這樣的話,以後南府想要請名角來應承,就真的太簡單了,“以後就是要定下這樣的規矩,若是不來南府獻藝過,那就不算是名角!”
馬太監領命而去,九月初在南府的新戲園子之中上演的《鎖麟囊》,連演五天,果然人人轟動,四九城一時間引為潮流,隻要是喜歡聽戲的人,嘴邊話裡說的都是薛湘靈如何,鎖麟囊如何,這個是南府辦的戲園子,天下獨一份的,不管是票錢多高,眾人隻要想到這些角兒是在萬歲爺跟前演過,這本大戲也是先演過給萬歲爺看的,就激動的很,多少銀子都要看來。
南府一時間竟然不知道還有這樣賺錢的好機會!幾日演下來,竟然南府好些日子的開銷用度就有了,現在南府的日子好起來,這些銀子金秀也不拿,隻是讓劉太監登記入賬,作為南府上下和長生班的補貼所用。這樣的話,南府從內務府那裡把原本該給的月錢和日常開銷都拿來了,如今這邊有了銀錢的收入,可真是一下子就發達了,其餘的衙門隻怕日後還真的要羨慕南府,能夠找到細水長流的銀錢源頭,隻能是能在這個戲園子之中繼續演出,不管是一年多少場,外頭的人都會追著趕著要來掏銀子看戲,後世之中不知道多少無良商家,就在自己的產品上添加“丹麥皇家禦用”這種標簽,就能收購消費者的智商稅,那麼金秀為什麼不可以?金秀執掌的這個南府,就是妥妥的天家,半點虛假的成分都沒有。
這事兒就告了一個段落,基本上金秀的行事風格,在最初最艱難的時候是自己個大顯身手的時候,在確定好目標和規定好規則之後,那金秀就變成甩手掌櫃,小事兒基本不過問了。
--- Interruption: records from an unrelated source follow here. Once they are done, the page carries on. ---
File: config.mk
export PLATFORM = sky130hd
export DESIGN_NAME = reduce_gate_pipe
export DESIGN_NICKNAME = d
export VERILOG_FILES = /design/src/rtl/reduce_gate_pipe.sv
export SDC_FILE = /design/constraint.sdc
export NUM_CORES = 1
export LEC_CHECK = 0
export ABC_AREA = 0
export BUFFER_PORTS_ARGS = -buffer_cell sky130_fd_sc_hd__buf_2
export CORE_MARGIN = 2
export CORE_UTILIZATION = 57
export DETAILED_ROUTE_END_ITERATION = 12
export PLACE_DENSITY = 0.83
export SKIP_CTS_REPAIR_TIMING = 1
export SYNTH_ARGS = -nofsm -noshare
export SYNTH_HDL_FRONTEND = slang
export SYNTH_SLANG_ARGS = --single-unit
File: constraint.sdc
create_clock -name clk -period 2.05 [get_ports clk]
set_input_delay 0 -clock clk [delete_from_list [all_inputs] [get_ports clk]]
set_output_delay 0 -clock clk [all_outputs]
set_load 0.01 [all_outputs]
File: src/rtl/reduce_gate_pipe.sv
// Pipelined N-input AND/OR/XOR reduction (with inverted variants) behind valid/ready.
// One registered tree level per stage; the whole pipe stalls together when the output is held.
module reduce_gate_pipe #(
   parameter int N_IN  = 3,
   parameter int CNT_W = 16
) (
   input  logic             clk,
   input  logic             rst_n,
   input  logic             in_valid,
   output logic             in_ready,
   input  logic [N_IN-1:0]  in_data,
   input  logic [2:0]       in_mode,
   output logic             out_valid,
   input  logic             out_ready,
   output logic             out_z,
   output logic             out_err,
   output logic [CNT_W-1:0] res_cnt
);

   localparam int LAT    = (N_IN > 2) ? $clog2(N_IN) : 1;
   localparam int LEAVES = 1 << LAT;

   logic              advance;
   logic              pad;
   logic [LEAVES-1:0] leaves;
   logic [CNT_W-1:0]  res_cnt_q, res_cnt_d;

   function automatic logic base_op(input logic [2:0] m, input logic a, input logic b);
      case (m)
         3'b000, 3'b011: base_op = a & b;
         3'b001, 3'b100: base_op = a | b;
         default:        base_op = a ^ b;
      endcase
   endfunction

   assign advance  = !out_valid || out_ready;
   assign in_ready = advance;

   // Unused leaves carry the identity of the base op so they never change the result.
   always_comb begin
      pad               = (in_mode == 3'b000) || (in_mode == 3'b011);
      leaves            = {LEAVES{pad}};
      leaves[N_IN-1:0]  = in_data;
   end

   for (genvar k = 0; k < LAT; k++) begin : g_lvl
      localparam int WI = LEAVES >> k;
      localparam int WO = WI / 2;

      logic [WI-1:0] src;
      logic [2:0]    src_mode;
      logic          src_valid;
      logic [WO-1:0] red;
      logic [WO-1:0] d_d;
      logic [WO-1:0] d_q;
      logic [2:0]    mode_q;
      logic          valid_q;

      if (k == 0) begin : g_src
         assign src       = leaves;
         assign src_mode  = in_mode;
         assign src_valid = in_valid && advance;
      end else begin : g_src
         assign src       = g_lvl[k-1].d_q;
         assign src_mode  = g_lvl[k-1].mode_q;
         assign src_valid = g_lvl[k-1].valid_q;
      end

      always_comb begin
         red = '0;
         for (int i = 0; i < WO; i++) begin
            red[i] = base_op(src_mode, src[2*i], src[2*i+1]);
         end
      end

      // Inversion and reserved-mode squashing happen only on the last level.
      always_comb begin
         d_d = red;
         if (k == LAT - 1) begin
            if (src_mode[2:1] == 2'b11) begin
               d_d = '0;
            end else if ((src_mode == 3'b011) || (src_mode == 3'b100) || (src_mode == 3'b101)) begin
               d_d = ~red;
            end
         end
      end

      always_ff @(posedge clk or negedge rst_n) begin
         if (!rst_n) begin
            valid_q <= 1'b0;
            d_q     <= '0;
            mode_q  <= '0;
         end else if (advance) begin
            valid_q <= src_valid;
            if (src_valid) begin
               d_q    <= d_d;
               mode_q <= src_mode;
            end
         end
      end
   end

   assign out_valid = g_lvl[LAT-1].valid_q;
   assign out_z     = g_lvl[LAT-1].d_q[0];
   assign out_err   = (g_lvl[LAT-1].mode_q[2:1] == 2'b11);

   always_comb begin
      res_cnt_d = res_cnt_q;
      if (out_valid && out_ready) begin
         res_cnt_d = res_cnt_q + CNT_W'(1);
      end
   end

   always_ff @(posedge clk or negedge rst_n) begin
      if (!rst_n) begin
         res_cnt_q <= '0;
      end else begin
         res_cnt_q <= res_cnt_d;
      end
   end

   assign res_cnt = res_cnt_q;

endmodule

==> results.sh, run 1 <==
export IMPL_status="finished clean"
export IMPL_cts_root_buf="clkbuf_4"
export IMPL_worst_endpoint_arrival_ps=1650
export IMPL_path_class="in2reg"
export IMPL_fin_skew_ps=2.87
export IMPL_first_pass_iters=4
export IMPL_synth_warnings=0
export IMPL_overflow=0
export IMPL_clock_sinks=26
export IMPL_wl_um=2510
export IMPL_yosysTopAreaCellShare_pct=48.1
export IMPL_yosys_area_top_type="dfrtp_1"
export IMPL_rsz0062_at_grt="no"
export IMPL_die_width_um=52.7
export IMPL_vias=1064
export IMPL_grtUsageTotal_pct=21.1
export IMPL_critical_path_required_ps=2280
export IMPL_netlist_cell_type_count=29
export IMPL_syn_avg_cell_area_um2=10.2
export IMPL_syn2layout_area_growth_pct=18.3
export IMPL_grt_pass1_wl_um=4390
export IMPL_grt_max_degree=27
export IMPL_port_buffer_count=29
export IMPL_nets=185
export IMPL_detailed_place_hpwl_um=1930
export IMPL_io_pins=30
export IMPL_cap_violations=0
export IMPL_tightestPinTransition_ps=559
export IMPL_synth_area_um2=1350
export IMPL_fin_crit_ps=1420
export IMPL_viasPerCell=5.46
export IMPL_cp_start_kind="input port"
export IMPL_place_gp_congestion=0.775
export IMPL_final_setup_viol_count=0
export IMPL_synth_seq_cells=26
export IMPL_whs_ps=7.75
export IMPL_postSynthCellCount=133
export IMPL_cts_tree="done"
export IMPL_peakVddDrop_v=0.000612
export IMPL_wl_per_cell_um=12.9
export IMPL_cts_max_level=1
export IMPL_critPathMaxFanout=6
export IMPL_drive_gt1_share_pct=25.7
export IMPL_start_util_pct=60.5
export IMPL_yosysSeqAreaShare_pct=48.1
export IMPL_yosys_top_cells_area="dfrtp_1 (48%), xnor2_1 (7.1%), ha_1 (6.5%)"
export IMPL_power_density_nw_per_um2=916
export IMPL_placed_area_um2=1530
export IMPL_r2r_cells=4
export IMPL_finalMaxSlewViolations=0
export IMPL_grt_pass1_vias=1009
export IMPL_whs_path_depth=2
export IMPL_cts_buffers=3
export IMPL_ant_nets=0
export IMPL_core_area_um2=2230
export IMPL_rows=17
export IMPL_max_slew_margin_pct=62.7
export IMPL_fin_tns_setup_ps=0
export IMPL_timing_fmax_mhz=704
export IMPL_end_kind="flip-flop"
export IMPL_die_y_um=52.7
export IMPL_hold_class="in2reg"
export IMPL_diodes=0
export IMPL_antenna_found_initial=0
export IMPL_cts_reportedPaths_clkPinSlew_ps=140
export IMPL_postSynthNetCount=150
export IMPL_clock_latency_ps=310
export IMPL_clockBufferDepth=2
export IMPL_drt_iter0_markers=18
export IMPL_route_detailed_drc=0
export IMPL_fill_cells=172
export IMPL_hold_viol_final=0
export IMPL_dieArea_um2=2780
export IMPL_leakagePower_uw=0.000820
export IMPL_utilization_pct=71.6
export IMPL_final_area_um2=1600
export IMPL_min_period_over_period_pct=69.3
[layout make-up]
class	count	area, um^2	area share, %
clock buffer	3	22.5	1.41
clock inverter	1	30.0	1.88
inverter	12	45.0	2.82
multi-input combinational	94	651	40.7
sequential	26	651	40.7
tap	28	35.0	2.19
timing repair buffer	31	165	10.3
[cell usage after synthesis]
library cell   n
a32o_1         1
a21oi_1        4
or2_2          2
nor2b_1        4
nand4_2        1
mux2_2         4
a2bb2oi_1      1
nor2_1         9
a32oi_1        1
or2_4          1
and3_1         2
nand2_1       14
and2_1         1
xor2_1         4
clkbuf_2       1
o22ai_1        1
nand2b_1       2
ha_1           7
and4_1         1
nand4_1        4
xnor2_1       11
dfrtp_1       26
nor3_2         2
nand3_1        4
mux2i_1        2
inv_1         12
o21ai_0        7
a31oi_1        2
a21o_1         2
[registers in the layout, indices dropped and copies added, names as in the netlist]
signal         cells
res_cnt           16
g_lvl.mode_q       5
g_lvl.d_q          2
g_lvl.valid_q      1
out_valid          1
out_z              1
[cells by family after synthesis]
kind of cell | count (synthesis) | share of synthesized area, %
buffers and inverters | 13 | 3.70
xor gates and xnor gates | 15 | 9.72
adders and majority gates | 7 | 6.48
muxes | 6 | 4.81
DFF | 26 | 48.1
and+or+nand+nor | 47 | 18.5
AOI/OAI and AO/OA | 19 | 8.61
[per-layer routing]
layer / wire, um / GRT usage, % / up-vias
li1: - / - / 522
met1: 1070 / 26.6 / 507
met2: 1310 / 36.9 / 31
met4: 42 / 8.55 / 0
met5: 0 / 0 / -
met3: 89 / 2.00 / 4
[report_power, final]
group / internal (uW) / switching [uW]
sequential: 617 / 116
clock: 197 / 148
combinational: 189 / 196
total: 1000 / 461
[critical path, stage by stage]
cell and delay [ps]:
dlygate4sd3_1 530, buf_2 150, a21o_1 160, ha_1 180, a2bb2oi_1 130, or2_2 270, a32oi_1 220
[final timing paths]
kind / start / end / slack, ps
min: in_mode[1] / g_lvl[0].mode_q[1] / 8
min reg2reg: res_cnt[15] / res_cnt[15] / 480
min in group asynchronous: rst_n / res_cnt[9] / 190
max in group asynchronous: rst_n / res_cnt[13] / 1490
max: in_mode[2] / g_lvl[0].d_q[1] / 630
max reg2reg: out_valid / g_lvl[0].d_q[1] / 690
[layout by cell type, fill, tap and decap left out]
master / synthesis / final
and3_1: 2 / 2
and2_1: 1 / 1
o21ai_0: 7 / 7
a2bb2oi_1: 1 / 1
a32o_1: 1 / 1
mux2_2: 4 / 4
xor2_1: 4 / 4
or2_4: 1 / 1
and4_1: 1 / 1
bufinv_16: 0 / 1
ha_1: 7 / 7
buf_2: 0 / 29
xnor2_1: 11 / 11
a21oi_1: 4 / 4
nand2_1: 14 / 14
a32oi_1: 1 / 1
nor2b_1: 4 / 4
nor2_1: 9 / 9
nand4_2: 1 / 1
nand4_1: 4 / 4
clkbuf_4: 0 / 3
dlygate4sd3_1: 0 / 2
dfrtp_1: 26 / 26
nand2b_1: 2 / 2
nor3_2: 2 / 2
or2_2: 2 / 2
o22ai_1: 1 / 1
inv_1: 12 / 12
nand3_1: 4 / 4
a31oi_1: 2 / 2
a21o_1: 2 / 2
mux2i_1: 2 / 2
[through the flow]
stage / std cells / total power [uW] / setup slack, ps
global route: 195 / 1560 / 570
global placement: 189 / 1110 / 630
detailed placement: 189 / 1130 / 510
floorplan: 133 / 971 / 744
finish: 195 / 1460 / 629
CTS: 193 / 1480 / 673
No activity file was read; power rests on OpenSTA's default activity.
==> run 2, diff against run 1 <==
- CORE_UTILIZATION: 57 -> 53
- PLACE_DENSITY: 0.83 -> 0.78
- clock period: 2.05 -> 1.4 ns (I/O delays scaled with it)
==> results.sh, run 2 (synthesis gave the netlist of run 1 again) <==
export IMPL_die_width_um=54.5
export IMPL_overflow=0
export IMPL_diodes=0
export IMPL_clock_sinks=26
export IMPL_crit_chain="ha_1 > nand3_1 > or2_4 > nor3_2 > xor2_1"
export IMPL_end_kind="flip-flop"
export IMPL_worst_endpoint_arrival_ps=1590
export IMPL_peakVddDrop_v=0.00111
export IMPL_final_setup_viol_count=0
export IMPL_hold_viol_final=0
export IMPL_crit_slowest_cell="dfrtp_1"
export IMPL_cts_root_buf="clkbuf_4"
export IMPL_fin_ws_ps=75.8
export IMPL_start_util_pct=55.0
export IMPL_place_gp_congestion=0.731
export IMPL_status="finished clean"
export IMPL_cts_buffers=3
export IMPL_final_cell_mix="buf_2 (29), dfrtp_1 (26), nand2_1 (14), inv_1 (11), xnor2_1 (11)"
export IMPL_max_stage_delay_ps=410
export IMPL_grtUsageTotal_pct=20.4
export IMPL_viasPerCell=5.39
export IMPL_path_class="reg2reg"
export IMPL_cts_max_level=1
export IMPL_critPathMaxFanout=4
export IMPL_die_y_um=54.5
export IMPL_hold_class="in2reg"
export IMPL_detailed_place_hpwl_um=2060
export IMPL_critPathTopFamily="simple AND/OR/NAND/NOR gates"
export IMPL_antenna_found_initial=0
export IMPL_cts_reportedPaths_clkPinSlew_ps=140
export IMPL_fin_total_pwr_uw=2280
export IMPL_io_pins=30
export IMPL_port_buffer_count=29
export IMPL_critical_path_required_ps=1670
export IMPL_finalMaxSlewViolations=0
export IMPL_min_period_over_period_pct=94.6
export IMPL_whs_ps=32.2
export IMPL_vias=1116
export IMPL_cap_violations=0
export IMPL_ant_nets=0
export IMPL_critical_path_buf_inv_count=0
export IMPL_final_common_cell="buf_2"
export IMPL_fin_tns_setup_ps=0
export IMPL_first_pass_iters=4
export IMPL_dieArea_um2=2970
export IMPL_leakagePower_uw=0.000873
export IMPL_pre_cts_ws_ps=-49.3
export IMPL_nets=195
export IMPL_largest_reg_flops=16
export IMPL_wl_per_cell_um=13.3
export IMPL_grt_pass1_vias=1037
export IMPL_max_slew_margin_pct=62.2
export IMPL_clock_latency_ps=330
export IMPL_tightestPinTransition_ps=568
export IMPL_grt_pass1_wl_um=4200
export IMPL_drt_iter0_markers=11
export IMPL_grt_max_degree=27
export IMPL_drive_gt1_share_pct=31.1
export IMPL_cp_start_kind="flip-flop"
export IMPL_rows=18
export IMPL_power_density_nw_per_um2=1340
export IMPL_core_area_um2=2450
export IMPL_wl_um=2750
export IMPL_route_detailed_drc=0
export IMPL_cts_tree="done"
export IMPL_fin_skew_ps=5.35
export IMPL_clockBufferDepth=2
export IMPL_syn2layout_area_growth_pct=25.5
export IMPL_timing_fmax_mhz=755
export IMPL_fin_crit_ps=1320
run 2: cell count changes in the layout (fill, tap and decap cells not counted), sizes merged:
| cell | previous run | this run |
|---|---|---|
| buf | 29 | 39 |
run 2: path summary, 6_finish.rpt:
path / startpoint / to / slack [ps] / depth (start not counted)
worst max-delay path: res_cnt[1] / res_cnt[14] / 80 / 5
min in group asynchronous: rst_n / res_cnt[9] / 170 / 2
worst max register to register: res_cnt[1] / res_cnt[14] / 80 / 5
worst min register to register: res_cnt[15] / res_cnt[15] / 490 / 1
worst min-delay path: in_mode[1] / g_lvl[0].mode_q[1] / 30 / 3
max in group asynchronous: rst_n / res_cnt[1] / 850 / 2
run 2: layer usage:
metal / share of wire (%) / routed length, um / track usage [%] / vias up
li1: - / - / - / 533
met1: 39 / 1080 / 20.5 / 536
met2: 54 / 1490 / 40.2 / 40
met3: 3.7 / 101 / 1.64 / 7
met4: 2.9 / 79 / 11.7 / 0
met5: 0 / 0 / 0 / -
run 2: stage by stage:
stage | instance area (um^2) | instances | utilization (%)
after floorplan | 1350 | 133 | -
after global placement | 1580 | 198 | 64.4
after detailed placement | 1580 | 198 | 64.4
after CTS | 1630 | 202 | 66.6
after global routing | 1700 | 207 | 69.1
final | 1700 | 207 | 69.1
run 2: layout make-up:
class,instances,area (um^2)
sequential,26,651
multi-input combinational,94,669
fill,200,759
timing repair buffer,41,240
clock inverter,1,30.0
tap,30,37.5
clock buffer,3,22.5
inverter,12,45.0
run 2: where the power goes:
| group | total, uW | switching (uW) | internal [uW] |
|---|---|---|---|
| Combinational | 710 | 351 | 358 |
| Clock | 523 | 233 | 290 |
| Sequential | 1050 | 141 | 904 |
| Total | 2280 | 725 | 1550 |
run 2: tightest hold or removal path, stage by stage:
cell and delay, ps:
buf_2 80, buf_4 120, mux2_2 140
==> run 3, diff against run 2 <==
- CORE_UTILIZATION: 53 -> 48
- PLACE_DENSITY: 0.78 -> 0.75
- SKIP_LAST_GASP: default -> 1
- clock period: 1.4 -> 1.2 ns (I/O delays scaled with it)
==> results.sh, run 3 (synthesis gave the netlist of run 1 again) <==
export IMPL_detailed_place_hpwl_um=2130
export IMPL_fin_ws_ps=-96.8
export IMPL_cts_max_level=1
export IMPL_clock_latency_ps=310
export IMPL_final_common_cell="buf_2"
export IMPL_cts_reportedPaths_clkPinSlew_ps=140
export IMPL_leakagePower_uw=0.000962
export IMPL_cts_tree="done"
export IMPL_rows=19
export IMPL_dieArea_um2=3260
export IMPL_power_density_nw_per_um2=1440
export IMPL_first_pass_iters=4
export IMPL_hold_class="in2reg"
export IMPL_drive_gt1_share_pct=40.6
export IMPL_end_kind="flip-flop"
export IMPL_wl_per_cell_um=12.3
export IMPL_tightestPinTransition_ps=571
export IMPL_wl_um=2730
export IMPL_route_detailed_drc=0
export IMPL_die_y_um=57.1
export IMPL_io_pins=30
export IMPL_clock_sinks=26
export IMPL_final_setup_viol_count=5
export IMPL_r2r_cells=5
export IMPL_port_buffer_count=29
export IMPL_utilization_pct=67.6
export IMPL_path_class="reg2reg"
export IMPL_cts_root_buf="clkbuf_4"
export IMPL_multiInputGateArea_um2=706
export IMPL_worst_endpoint_arrival_ps=1510
export IMPL_timing_fmax_mhz=771
export IMPL_cp_start_kind="flip-flop"
export IMPL_violations="setup timing"
export IMPL_fill_cells=210
export IMPL_core_area_um2=2710
export IMPL_whs_path_depth=3
export IMPL_antenna_found_initial=0
export IMPL_diodes=0
export IMPL_grt_max_degree=27
export IMPL_overflow=0
export IMPL_fin_skew_ps=3.71
export IMPL_rsz0062_at_grt="yes"
export IMPL_ant_nets=0
export IMPL_min_period_over_period_pct=108
export IMPL_seqCellArea_um2=652
export IMPL_grtUsageTotal_pct=18.4
export IMPL_cts_buffers=3
export IMPL_max_slew_margin_pct=61.9
export IMPL_vias=1127
export IMPL_critical_path_required_ps=1410
export IMPL_start_util_pct=49.9
export IMPL_hold_viol_final=0
export IMPL_cap_violations=0
export IMPL_fin_crit_ps=1300
export IMPL_crit_chain="ha_1 > nand3_2 > or2_4 > buf_4 > xnor2_2"
export IMPL_crit_slowest_cell="dfrtp_1"
export IMPL_status="finished with violations"
export IMPL_finalMaxSlewViolations=0
export IMPL_viasPerCell=5.05
export IMPL_grt_pass1_vias=1153
export IMPL_grt_pass1_wl_um=4680
export IMPL_max_stage_delay_ps=400
export IMPL_clockBufferDepth=2
export IMPL_drt_iter0_markers=22
export IMPL_peakVddDrop_v=0.00131
export IMPL_final_cell_mix="buf_2 (29), dfrtp_1 (25), buf_4 (24), nand2_1 (13)"
export IMPL_nets=210
export IMPL_place_gp_congestion=0.744
export IMPL_syn2layout_area_growth_pct=35.6
export IMPL_critPathMaxFanout=3
export IMPL_die_width_um=57.1
export IMPL_largest_reg_flops=16
export IMPL_fin_tns_setup_ps=-333
run 3: worst max-delay path, delay by kind of cell (launching register included):
| family | cells | cell delay (ps) |
|---|---|---|
| xor+xnor | 1 | 120 |
| buf+inv | 1 | 140 |
| simple gates | 2 | 370 |
| flops | 1 | 400 |
| fa+ha+maj | 1 | 170 |
run 3: area by class of cell:
cell class	count	share of cell area, %
Tap cell	31	2.12
Sequential cell	26	35.6
Inverter	12	2.46
Timing Repair Buffer	56	19.4
Clock buffer	4	1.98
Multi-Input combinational cell	94	38.5
run 3: layer usage:
layer	track usage [%]	share of wire (%)
met4	8.64	0.44
met1	20.4	42
met5	0	0
met2	35.0	55
met3	1.59	2.5
run 3: report_power, final:
group,internal (uW),switching [uW]
Sequential,1060,136
Combinational,540,469
Clock,185,251
run 3: metrics by stage:
step	setup WS, ps	hold WS (ps)	instances	power, uW	area, um^2
after floorplan	-78.1	-296	133	1680	1380
after global routing	-162	67.9	223	2820	1830
after CTS	-132	-332	217	2600	1740
final	-96.8	58.7	223	2640	1830
after detailed placement	-144	29.6	213	2160	1710
after global placement	-102	21.4	213	2110	1710
run 3: worst paths after layout:
path | from | endpoint | slack (ps)
setup / recovery | res_cnt[1] | res_cnt[6] | -100
hold / removal | in_mode[2] | g_lvl[0].d_q[1] | 60
setup reg to reg | res_cnt[1] | res_cnt[6] | -100
hold reg to reg | res_cnt[15] | res_cnt[15] | 480
max in group asynchronous | rst_n | out_valid | 600
min in group asynchronous | rst_n | res_cnt[13] | 190
**src/rtl/arb_pkg.sv**
```systemverilog
// Shared types and defaults for the round-robin grant arbiter.
package arb_pkg;

  localparam int ARB_N        = 8;
  localparam int ARB_IDW      = 3;
  localparam int ARB_MAX_HOLD = 16;

  typedef enum logic [1:0] {
    IDLE = 2'd0,
    BUSY = 2'd1,
    GAP  = 2'd2
  } arb_state_e;

  // Index of the set bit in a one-hot vector (highest set bit if several).
  // The input is 32 bits wide, so this supports up to 32 requesters.
  function automatic int unsigned onehot_to_idx(input logic [31:0] oh);
    int unsigned idx;
    idx = 0;
    for (int i = 0; i < 32; i++) begin
      if (oh[i]) idx = unsigned'(i);
    end
    return idx;
  endfunction

endpackage

```
**src/rtl/rr_pick.sv**
```systemverilog
// Rotating-priority winner selection: the first set request at or above ptr,
// otherwise the first set request from bit 0. Purely combinational.
module rr_pick
  import arb_pkg::*;
#(
  parameter int N   = ARB_N,
  parameter int IDW = ARB_IDW
) (
  input  logic [N-1:0]   req,
  input  logic [IDW-1:0] ptr,
  output logic           any,
  output logic [IDW-1:0] win_idx
);

  logic [N-1:0] mask;
  logic [N-1:0] masked;
  logic [N-1:0] pick_vec;
  logic [N-1:0] lowest;

  assign mask     = ~((N'(1) << ptr) - N'(1));
  assign masked   = req & mask;
  assign pick_vec = (|masked) ? masked : req;
  // Isolate the lowest set bit, then convert it to a binary index.
  assign lowest   = pick_vec & (~pick_vec + N'(1));
  assign win_idx  = IDW'(onehot_to_idx(32'(lowest)));
  assign any      = |req;

endmodule

```
**src/rtl/rr_grant_arbiter.sv**
```systemverilog
// Round-robin arbiter: registers a one-hot grant plus index for one owner,
// held until done, request drop, disable or MAX_HOLD expiry, followed by a
// one-cycle turnaround gap.
//
//  state | meaning
//  IDLE  | no owner; grant to rotating-priority winner when en && |req
//  BUSY  | owner holds gnt; hold_cnt counts cycles held from 1
//  GAP   | one-cycle resource turnaround after a release
module rr_grant_arbiter
  import arb_pkg::*;
#(
  parameter int N        = ARB_N,
  parameter int IDW      = ARB_IDW,
  parameter int MAX_HOLD = ARB_MAX_HOLD
) (
  input  logic           clk,
  input  logic           rst_n,
  input  logic           en,
  input  logic [N-1:0]   req,
  input  logic           done,
  output logic [N-1:0]   gnt,
  output logic [IDW-1:0] gnt_id,
  output logic           gnt_vld,
  output logic           timeout
);

  localparam int HCW = $clog2(MAX_HOLD + 1);

  arb_state_e     state, state_nxt;
  logic [IDW-1:0] ptr, ptr_nxt;
  logic [HCW-1:0] hold_cnt, hold_cnt_nxt;
  logic [N-1:0]   gnt_nxt;
  logic [IDW-1:0] gnt_id_nxt;
  logic           gnt_vld_nxt;
  logic           timeout_nxt;
  logic           pick_any;
  logic [IDW-1:0] pick_idx;
  logic           hold_max;
  logic           release_now;

  rr_pick #(.N(N), .IDW(IDW)) u_pick (
    .req     (req),
    .ptr     (ptr),
    .any     (pick_any),
    .win_idx (pick_idx)
  );

  assign hold_max    = (hold_cnt == HCW'(MAX_HOLD));
  // Any release cause collapses into a single release.
  assign release_now = done || !req[gnt_id] || !en || hold_max;

  // State register.
  always_ff @(posedge clk or negedge rst_n) begin
    if (!rst_n) state <= IDLE;
    else        state <= state_nxt;
  end

  // Next-state decode.
  always_comb begin
    state_nxt = state;
    case (state)
      IDLE:    if (en && pick_any) state_nxt = BUSY;
      BUSY:    if (release_now)    state_nxt = GAP;
      GAP:     state_nxt = IDLE;
      default: state_nxt = IDLE;
    endcase
  end

  // Next values of the grant outputs, rotation pointer and hold counter.
  always_comb begin
    gnt_nxt      = gnt;
    gnt_id_nxt   = gnt_id;
    gnt_vld_nxt  = gnt_vld;
    timeout_nxt  = 1'b0;
    ptr_nxt      = ptr;
    hold_cnt_nxt = hold_cnt;
    case (state)
      IDLE: begin
        if (en && pick_any) begin
          gnt_nxt      = N'(1) << pick_idx;
          gnt_id_nxt   = pick_idx;
          gnt_vld_nxt  = 1'b1;
          hold_cnt_nxt = HCW'(1);
        end
      end
      BUSY: begin
        if (release_now) begin
          gnt_nxt      = '0;
          gnt_vld_nxt  = 1'b0;
          timeout_nxt  = hold_max;
          ptr_nxt      = (gnt_id == IDW'(N - 1)) ? '0 : gnt_id + 1'b1;
          hold_cnt_nxt = '0;
        end else begin
          hold_cnt_nxt = hold_cnt + 1'b1;
        end
      end
      default: begin
        gnt_nxt     = '0;
        gnt_vld_nxt = 1'b0;
      end
    endcase
  end

  // Output, pointer and counter registers.
  always_ff @(posedge clk or negedge rst_n) begin
    if (!rst_n) begin
      gnt      <= '0;
      gnt_id   <= '0;
      gnt_vld  <= 1'b0;
      timeout  <= 1'b0;
      ptr      <= '0;
      hold_cnt <= '0;
    end else begin
      gnt      <= gnt_nxt;
      gnt_id   <= gnt_id_nxt;
      gnt_vld  <= gnt_vld_nxt;
      timeout  <= timeout_nxt;
      ptr      <= ptr_nxt;
      hold_cnt <= hold_cnt_nxt;
    end
  end

endmodule
```
File: config.mk
export PLATFORM = sky130hd
export DESIGN_NAME = regfile_write_arbiter_flat
export DESIGN_NICKNAME = d
export VERILOG_FILES = /design/src/rtl/regfile_write_arbiter_if.sv /design/src/rtl/regfile_write_arbiter.sv /design/src/flat_wrapper.sv
export SDC_FILE = /design/constraint.sdc
export NUM_CORES = 1
export LEC_CHECK = 0
export CORE_UTILIZATION = 25
export DETAILED_ROUTE_END_ITERATION = 12
export HOLD_SLACK_MARGIN = 0.02
export MAX_ROUTING_LAYER = met4
export PLACE_DENSITY = 0.6
export SLEW_MARGIN = 20
export SYNTH_ARGS = -nofsm -noshare
export SYNTH_HDL_FRONTEND = slang
export SYNTH_SLANG_ARGS = --single-unit
File: constraint.sdc
create_clock -name clk -period 7.9 [get_ports clk]
set_input_delay 2.37 -clock clk [delete_from_list [all_inputs] [get_ports clk]]
set_output_delay 2.37 -clock clk [all_outputs]
set_load 0.03 [all_outputs]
南府的事兒,現在少了最大的一塊攔路石,接下去的發展,可以說沒有什麼問題了。
在那一夜的談話之後,永基似乎明白了什麼,但又不太明白了什麼,隻是渾渾噩噩的過了好些時候,每日失魂落魄的,也不知道在想些什麼,金秀也不催促他,自己管自己過日常的生活,似乎就等著永基來解悟出什麼,再進行仔細的討論,在去熱河的時候,永基似乎下定了決心,“我此去熱河,再仔細的想一想,再回來和你說這個事兒。”
永基的性子,金秀基本明白,有些優柔寡斷,但是做了決定之後,也不會再猶猶豫豫,會持續的朝著已經決定好的道路走過去,之前要永基挑自己為福晉,再請旨前往緬甸軍前效力,雖然戰戰兢兢的,但還是堅持了下來;他的膽氣也略顯不足,主見少了些,但彆人隻要說的有道理,都會聽,特彆是金秀,她自己覺得已經對這永基頗多影響了。
但很多事兒,金秀不是事無巨細都可以幫襯或者是代為決定的,這個必須要永基來下定決心,金秀不是做那樣春秋大夢的人,眼下來說,永基是最讓皇帝忽視的人,什麼資源沒有,人脈沒有,後台更是沒有,日後想著求平平安安的目的,現在不拚搏一把,怎麼行?
這個決定,金秀是不會代為決定的。
金秀所做的事兒,可以為永基提供一些基礎,也可以作為自己過得日子舒服的一些基礎,這兩者可以一起進行,也可以單獨存在,至於說將來如何,金秀沒有什麼特彆的想法,走一步,想四步,然後再走一步,這是金秀的風格。